It’s my sister’s birthday. So how do I know how to celebrate, bake her something healthy & delicious of course! I have made a similar version of these brookies before using chickpeas. You can get the recipe here: Cookie-Dough Protein Brookies
So, what makes these ‘Protein’ Brookies?
The main ingredients are…
- coconut flour
- vegan protein powder
- powdered peanut butter
All these ingredients are protein packed! They are also low fat, high in fiber, & low in sugar… per usual here at The Kelly Diet 🙂
Cookie-dough Protein Brookies
- 3/4 c organic pumpkin puree
- 1/2 c natural apple sauce
- 1 T raw local honey or agave
- 1/2 c oats (gluten free if needed)
- 2 T organic powdered peanut butter
- 2 T cocoa powder
- 2 scoop plant-based peanut butter protein powder (I like Orgain)
- 1/2 tsp baking soda
- pinch of himalayan salt
- 1/2 c coconut flour
- 2 T oats
- 2 T organic pumpkin puree
- 1/3 c apple sauce or softened coconut oil
- 3 T powdered peanut butter
- 1/2 tsp cinnamon
- Dash of vanilla extract
- 1/4 c unsweetened plant-based milk of choice
- 1/4 tsp baking soda
- pinch of himalyan salt
- 1 vegan mint chocolate bar chopped into chunks & slivers
- Preheat oven to 350 degrees.
- In a food processor add all base ingredients.
- Process until combined.
- Pour batter into 3 small cake tins, sprayed with nonstick olive oil spray, or into 1 prepared 8X8 pan & press down with a spatula.
- Set aside.
- Add all top ingredients to your clean food processor.

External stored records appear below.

[config.mk]
export PLATFORM = sky130hd
export DESIGN_NAME = alu_seq
export DESIGN_NICKNAME = d
export VERILOG_FILES = /design/src/rtl/alu_seq.sv
export SDC_FILE = /design/constraint.sdc
export NUM_CORES = 1
export LEC_CHECK = 0
export ABC_AREA = 1
export CORE_MARGIN = 3
export CORE_UTILIZATION = 55
export CTS_CLUSTER_SIZE = 25
export DETAILED_ROUTE_END_ITERATION = 16
export PLACE_DENSITY = 0.83
export SYNTH_ARGS = -nofsm -noshare
export SYNTH_HDL_FRONTEND = slang
export SYNTH_SLANG_ARGS = --single-unit
[constraint.sdc]
create_clock -name clk -period 8.54 [get_ports clk]
set_input_delay 2.135 -clock clk [delete_from_list [all_inputs] [get_ports clk]]
set_output_delay 2.135 -clock clk [all_outputs]
set_load 0.05 [all_outputs]
[src/rtl/alu_seq.sv]
// alu_seq: sequential ALU; single-cycle logic/add/sub, iterative shift-add multiply and restoring divide.
// Latency: 1 cycle for single-cycle ops (done the cycle after accept); WIDTH cycles for mul/div.
// Backpressure: ready=0 while mul/div iterate; start without ready is dropped. Optional divider: `define ALU_DIV_EN.
module alu_seq #(
    parameter int WIDTH = 32
) (
    input  logic             clk,
    input  logic             rst_n,
    input  logic             start,
    input  logic [WIDTH-1:0] ain,
    input  logic [WIDTH-1:0] bin,
    input  logic [3:0]       ctrl,
    output logic             ready,
    output logic             done,
    output logic [WIDTH-1:0] out,
    output logic             z_flag,
    output logic             n_flag,
    output logic             v_flag,
    output logic             c_flag,
    output logic             dz_flag,
    output logic             err
);

    localparam int CW = $clog2(WIDTH);

    typedef enum logic [1:0] {
        S_IDLE = 2'd0,
        S_MUL  = 2'd1,
        S_DIV  = 2'd2
    } state_t;

    state_t r_state, w_state_nxt;

    logic [CW-1:0]        r_cnt;
    logic [2*WIDTH-1:0]   r_mcand, r_prod, w_prod_sum;
    logic [WIDTH-1:0]     r_mplier;
    logic [WIDTH-1:0]     r_out;
    logic                 r_done, r_z, r_n, r_v, r_c, r_err;
    logic                 w_acc, w_last, w_load;
    logic [WIDTH-1:0]     w_out;
    logic                 w_v, w_c, w_err;
    logic [WIDTH:0]       w_add, w_subr;
`ifdef ALU_DIV_EN
    logic [WIDTH-1:0]     r_rem, r_quo, r_dvsr;
    logic                 r_is_mod, r_dz, w_dz;
    logic [WIDTH:0]       w_shift, w_trial;
    logic [WIDTH-1:0]     w_rem_nxt, w_quo_nxt;
`endif

    assign w_acc  = start && (r_state == S_IDLE);
    assign w_last = (r_cnt == CW'(WIDTH - 1));

    // Arithmetic helpers: add/sub with carry-out bit, one shift-add step, one restoring-divide step
    always_comb begin
        w_add      = {1'b0, ain} + {1'b0, bin};
        w_subr     = {1'b0, ain} - {1'b0, bin};
        w_prod_sum = r_prod + (r_mplier[0] ? r_mcand : '0);
`ifdef ALU_DIV_EN
        w_shift    = {r_rem, r_quo[WIDTH-1]};
        w_trial    = w_shift - {1'b0, r_dvsr};
        if (w_trial[WIDTH]) begin
            // partial remainder smaller than divisor: restore, quotient bit 0
            w_rem_nxt = w_shift[WIDTH-1:0];
            w_quo_nxt = {r_quo[WIDTH-2:0], 1'b0};
        end else begin
            w_rem_nxt = w_trial[WIDTH-1:0];
            w_quo_nxt = {r_quo[WIDTH-2:0], 1'b1};
        end
`endif
    end

    // Next state and the result/flags to register when an op completes
    always_comb begin
        w_state_nxt = r_state;
        w_load      = 1'b0;
        w_out       = '0;
        w_v         = 1'b0;
        w_c         = 1'b0;
        w_err       = 1'b0;
`ifdef ALU_DIV_EN
        w_dz        = 1'b0;
`endif
        case (r_state)
            S_IDLE: begin
                if (w_acc) begin
                    w_load = 1'b1;
                    case (ctrl)
                        4'd0: begin
                            w_out = w_add[WIDTH-1:0];
                            w_c   = w_add[WIDTH];
                            w_v   = (ain[WIDTH-1] == bin[WIDTH-1]) && (w_add[WIDTH-1] != ain[WIDTH-1]);
                        end
                        4'd1: begin
                            w_out = w_subr[WIDTH-1:0];
                            w_c   = w_subr[WIDTH];
                            w_v   = (ain[WIDTH-1] != bin[WIDTH-1]) && (w_subr[WIDTH-1] != ain[WIDTH-1]);
                        end
                        4'd2: begin
                            w_load      = 1'b0;
                            w_state_nxt = S_MUL;
                        end
`ifdef ALU_DIV_EN
                        4'd3, 4'd4: begin
                            if (bin == '0) begin
                                // divide by zero resolves immediately
                                w_out = (ctrl == 4'd3) ? '1 : ain;
                                w_dz  = 1'b1;
                            end else begin
                                w_load      = 1'b0;
                                w_state_nxt = S_DIV;
                            end
                        end
`endif
                        4'd5:    w_out = ~ain;
                        4'd6:    w_out = ain & bin;
                        4'd7:    w_out = ain | bin;
                        4'd8:    w_out = ain ^ bin;
                        4'd9:    w_out = {{(WIDTH-1){1'b0}}, (ain == '0)};
                        4'd10:   w_out = {{(WIDTH-1){1'b0}}, (ain != '0) && (bin != '0)};
                        4'd11:   w_out = {{(WIDTH-1){1'b0}}, (ain != '0) || (bin != '0)};
                        default: w_err = 1'b1;
                    endcase
                end
            end
            S_MUL: begin
                if (w_last) begin
                    w_load      = 1'b1;
                    w_out       = w_prod_sum[WIDTH-1:0];
                    w_v         = |w_prod_sum[2*WIDTH-1:WIDTH];
                    w_state_nxt = S_IDLE;
                end
            end
`ifdef ALU_DIV_EN
            S_DIV: begin
                if (w_last) begin
                    w_load      = 1'b1;
                    w_out       = r_is_mod ? w_rem_nxt : w_quo_nxt;
                    w_state_nxt = S_IDLE;
                end
            end
`endif
            default: w_state_nxt = S_IDLE;
        endcase
    end

    // State register
    always_ff @(posedge clk or negedge rst_n) begin
        if (!rst_n) r_state <= S_IDLE;
        else        r_state <= w_state_nxt;
    end

    // Result/flag registers, done pulse, and iterative datapath registers
    always_ff @(posedge clk or negedge rst_n) begin
        if (!rst_n) begin
            r_done   <= 1'b0;
            r_out    <= '0;
            r_z      <= 1'b0;
            r_n      <= 1'b0;
            r_v      <= 1'b0;
            r_c      <= 1'b0;
            r_err    <= 1'b0;
            r_cnt    <= '0;
            r_mcand  <= '0;
            r_mplier <= '0;
            r_prod   <= '0;
`ifdef ALU_DIV_EN
            r_dz     <= 1'b0;
            r_rem    <= '0;
            r_quo    <= '0;
            r_dvsr   <= '0;
            r_is_mod <= 1'b0;
`endif
        end else begin
            r_done <= w_load;
            if (w_load) begin
                r_out <= w_out;
                r_z   <= (w_out == '0);
                r_n   <= w_out[WIDTH-1];
                r_v   <= w_v;
                r_c   <= w_c;
                r_err <= w_err;
`ifdef ALU_DIV_EN
                r_dz  <= w_dz;
`endif
            end
            if (w_acc) begin
                // operands latched here so later input changes cannot disturb the iteration
                r_cnt    <= '0;
                r_mcand  <= {{WIDTH{1'b0}}, ain};
                r_mplier <= bin;
                r_prod   <= '0;
`ifdef ALU_DIV_EN
                r_rem    <= '0;
                r_quo    <= ain;
                r_dvsr   <= bin;
                r_is_mod <= (ctrl == 4'd4);
`endif
            end else if (r_state != S_IDLE) begin
                r_cnt    <= r_cnt + 1'b1;
                r_mcand  <= r_mcand << 1;
                r_mplier <= r_mplier >> 1;
                r_prod   <= w_prod_sum;
`ifdef ALU_DIV_EN
                r_rem    <= w_rem_nxt;
                r_quo    <= w_quo_nxt;
`endif
            end
        end
    end

    assign ready  = (r_state == S_IDLE);
    assign done   = r_done;
    assign out    = r_out;
    assign z_flag = r_z;
    assign n_flag = r_n;
    assign v_flag = r_v;
    assign c_flag = r_c;
    assign err    = r_err;
`ifdef ALU_DIV_EN
    assign dz_flag = r_dz;
`else
    assign dz_flag = 1'b0;
`endif

endmodule
## config.mk

```make
export PLATFORM = sky130hd
export DESIGN_NAME = pipeline_flow_ctrl_flat
export DESIGN_NICKNAME = d
export VERILOG_FILES = /design/src/rtl/pipeline_flow_ctrl_pkg.sv /design/src/rtl/pipeline_flow_ctrl_if.sv /design/src/rtl/pipeline_flow_ctrl_hazard_detect.sv /design/src/rtl/pipeline_flow_ctrl.sv /design/src/flat_wrapper.sv
export SDC_FILE = /design/constraint.sdc
export NUM_CORES = 1
export LEC_CHECK = 0
export CORE_ASPECT_RATIO = 0.7
export CORE_UTILIZATION = 26
export DETAILED_ROUTE_END_ITERATION = 16
export HOLD_SLACK_MARGIN = 0.08
export PLACE_DENSITY = 0.86
export SETUP_SLACK_MARGIN = 0.1
export SLEW_MARGIN = 20
export SYNTH_ARGS = -nofsm -noshare
export SYNTH_HDL_FRONTEND = slang
export SYNTH_SLANG_ARGS = --single-unit
```

## constraint.sdc

```tcl
create_clock -name clk -period 3.5 [get_ports clk]
set_clock_uncertainty 0.05 [all_clocks]
set_input_delay 0.35 -clock clk [delete_from_list [all_inputs] [get_ports clk]]
set_output_delay 0.35 -clock clk [all_outputs]
set_load 0.005 [all_outputs]
```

- Process & scrapes the side of the bowl until batter is thoroughly combined.
- Pour batter on top of base & smooth with a spoon.
- Top with chocolate chunks & lightly press them into the batter.
- Bake at 350 degrees for about 18 minutes.
- Let cool before eating. Enjoy!
If you make this recipe, snap a pic & hashtag it #thekellydiet @thekellydiet- I love seeing your creations on Instagram, Pinterest & Facebook!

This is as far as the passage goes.